One of four bikes in my stable (the others are a racer, a Brompton folder for the train to London, and our tandem), she’s heavy, yes. Odd-looking, with the tallest of handlebar stems and seat tubing, most certainly.
But costing well over two grand, she’s just rock-solid reliable – except if I forget to clean the chain, which in 2008 saw the rear sprocket completely shredded by the time I – just – managed to make it home to Cirencester.
I won’t go into too much of the boring spec, beyond noting that a professional Dutch bicycle builder I met on a campsite in The Netherlands four years ago approvingly commented that this is the bicycle he also would have built for longer distances, although perhaps including a better quality headset.
Raven is made by St John Street Cycles in Bridgwater, founded by Robin Thorn in the belief that quality bikes of steel will always be more reliable than aluminium, and much easier to weld and mend should they come to grief in the Back of Beyond.
My version has ceramic brake pads (requiring extreme care when braking not to be catapulted over the handlebars – been there and done that on the racer…), and what are called S&S couplings which will allow me to take her apart, with the frame in two bits, and pack her into a suitcase for the Trassiberian to Beijing
Above all, she has my favourite touch, a Rohloff 14-speed hub, which means no messy derailleur sprockets, gears and breaking chains.
A little heavier, perhaps, than a racing 21-speed drive train, but so much easier and more seamless to operate, changing gear standing still, on a hill, anywhere. And going down to the lowest of granny gears which got me and about 30kg of luggage up some serious hills on the way to Budapest and back.
Raven will be very much more heavily loaded than in the pictures here when I set off in just over a month, with five waterproof Ortlieb panniers – two front, two back and one on the handlebars – and with a large watertight barrel bag on the back for camping equipment.
But I will set off with a spring in my pedal, as it were, recalling the one of the best accounts of long-distance solo cycling I’ve ever read, by journalist colleague Mike Carter, who wrote in The Observer in 2009 about his own five-month, 4625-mile odyssey around the British Isles:
Life on the road assumed its own routine.
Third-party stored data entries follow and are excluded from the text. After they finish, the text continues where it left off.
===== src/rtl/dsp_pkg.sv =====
// Shared helpers for the DSP datapath: constant log2 and the legal ranges
// used to reject bad CIC comb parameterisations at elaboration.
package dsp_pkg;

    localparam int DECIM_MIN = 1;
    localparam int DECIM_MAX = 256;
    localparam int DELAY_MIN = 1;
    localparam int DELAY_MAX = 8;

    function automatic int clog2(input int value);
        int result;
        result = 0;
        for (int span = 1; span < value; span = span * 2) begin
            result = result + 1;
        end
        return result;
    endfunction

    // A counter always needs at least one bit, even when it never leaves zero.
    function automatic int cnt_width(input int depth);
        return (clog2(depth) < 1) ? 1 : clog2(depth);
    endfunction

    function automatic bit decim_ok(input int decim);
        return (decim >= DECIM_MIN) && (decim <= DECIM_MAX);
    endfunction

    function automatic bit delay_ok(input int delay);
        return (delay >= DELAY_MIN) && (delay <= DELAY_MAX);
    endfunction

endpackage


===== src/rtl/sample_delay_line.sv =====
// Shift-register delay line with synchronous zeroing; exposes the oldest tap.
module sample_delay_line #(
    parameter int WIDTH = 32,
    parameter int DEPTH = 1
) (
    input  logic             clk,
    input  logic             rst,
    input  logic             shift,
    input  logic [WIDTH-1:0] din,
    output logic [WIDTH-1:0] dout_oldest
);

    logic [WIDTH-1:0] taps [DEPTH];

    always_ff @(posedge clk) begin
        if (rst) begin
            for (int i = 0; i < DEPTH; i++) begin
                taps[i] <= '0;
            end
        end else if (shift) begin
            taps[0] <= din;
            for (int i = 1; i < DEPTH; i++) begin
                taps[i] <= taps[i-1];
            end
        end
    end

    assign dout_oldest = taps[DEPTH-1];

endmodule


===== src/rtl/comb_decimator.sv =====
// CIC comb stage: keeps every DECIM-th accepted sample and outputs the modular
// difference against the kept sample DIFF_DELAY positions earlier.
module comb_decimator
    import dsp_pkg::*;
#(
    parameter int DATA_WIDTH = 32,
    parameter int DECIM      = 4,
    parameter int DIFF_DELAY = 1
) (
    input  logic                  clk,
    input  logic                  rst,
    input  logic                  en,
    input  logic                  in_valid,
    input  logic [DATA_WIDTH-1:0] data_in,
    output logic                  out_valid,
    output logic [DATA_WIDTH-1:0] data_out
);

    localparam int CNT_W = cnt_width(DECIM);
    localparam logic [CNT_W-1:0] LAST_PHASE = CNT_W'(DECIM - 1);

    if (!decim_ok(DECIM)) begin : g_bad_decim
        $error("comb_decimator: DECIM must lie in 1..256");
    end

    if (!delay_ok(DIFF_DELAY)) begin : g_bad_delay
        $error("comb_decimator: DIFF_DELAY must lie in 1..8");
    end

    // Wrap-around is intentional: CIC integrator growth cancels modulo 2^N.
    function automatic logic signed [DATA_WIDTH-1:0] wrap_sub(
        input logic signed [DATA_WIDTH-1:0] minuend,
        input logic signed [DATA_WIDTH-1:0] subtrahend
    );
        return minuend - subtrahend;
    endfunction

    logic [CNT_W-1:0]             count_p0;
    logic                         accept_p0;
    logic                         keep_p0;
    logic signed [DATA_WIDTH-1:0] sample_p0;
    logic signed [DATA_WIDTH-1:0] oldest_p0;
    logic signed [DATA_WIDTH-1:0] diff_p1;
    logic                         vld_p1;

    // Stage p0: accept, decimation phase and delay-line tap.
    assign accept_p0 = en && in_valid && !rst;
    assign keep_p0   = accept_p0 && (count_p0 == LAST_PHASE);
    assign sample_p0 = data_in;

    always_ff @(posedge clk) begin
        if (rst) begin
            count_p0 <= '0;
        end else if (accept_p0) begin
            count_p0 <= keep_p0 ? '0 : count_p0 + CNT_W'(1);
        end
    end

    sample_delay_line #(
        .WIDTH (DATA_WIDTH),
        .DEPTH (DIFF_DELAY)
    ) u_delay (
        .clk         (clk),
        .rst         (rst),
        .shift       (keep_p0),
        .din         (data_in),
        .dout_oldest (oldest_p0)
    );

    // Stage p1: registered difference and one-cycle valid pulse.
    always_ff @(posedge clk) begin
        if (rst) begin
            vld_p1  <= 1'b0;
            diff_p1 <= '0;
        end else begin
            vld_p1 <= keep_p0;
            if (keep_p0) begin
                diff_p1 <= wrap_sub(sample_p0, oldest_p0);
            end
        end
    end

    assign out_valid = vld_p1;
    assign data_out  = diff_p1;

endmodule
Get up, pack away my tent, load the bike, ride, stop, eat, sleep. That was it. No real choices. A life pared back. As I crossed the border into Scotland just north of Berwick, I realised something: I was profoundly happy, all day, every day, with the kind of stupid grin on my face that, seen on somebody in the street, would make me want to cross the road to avoid them.
My own past experience exactly. Thanks Mike.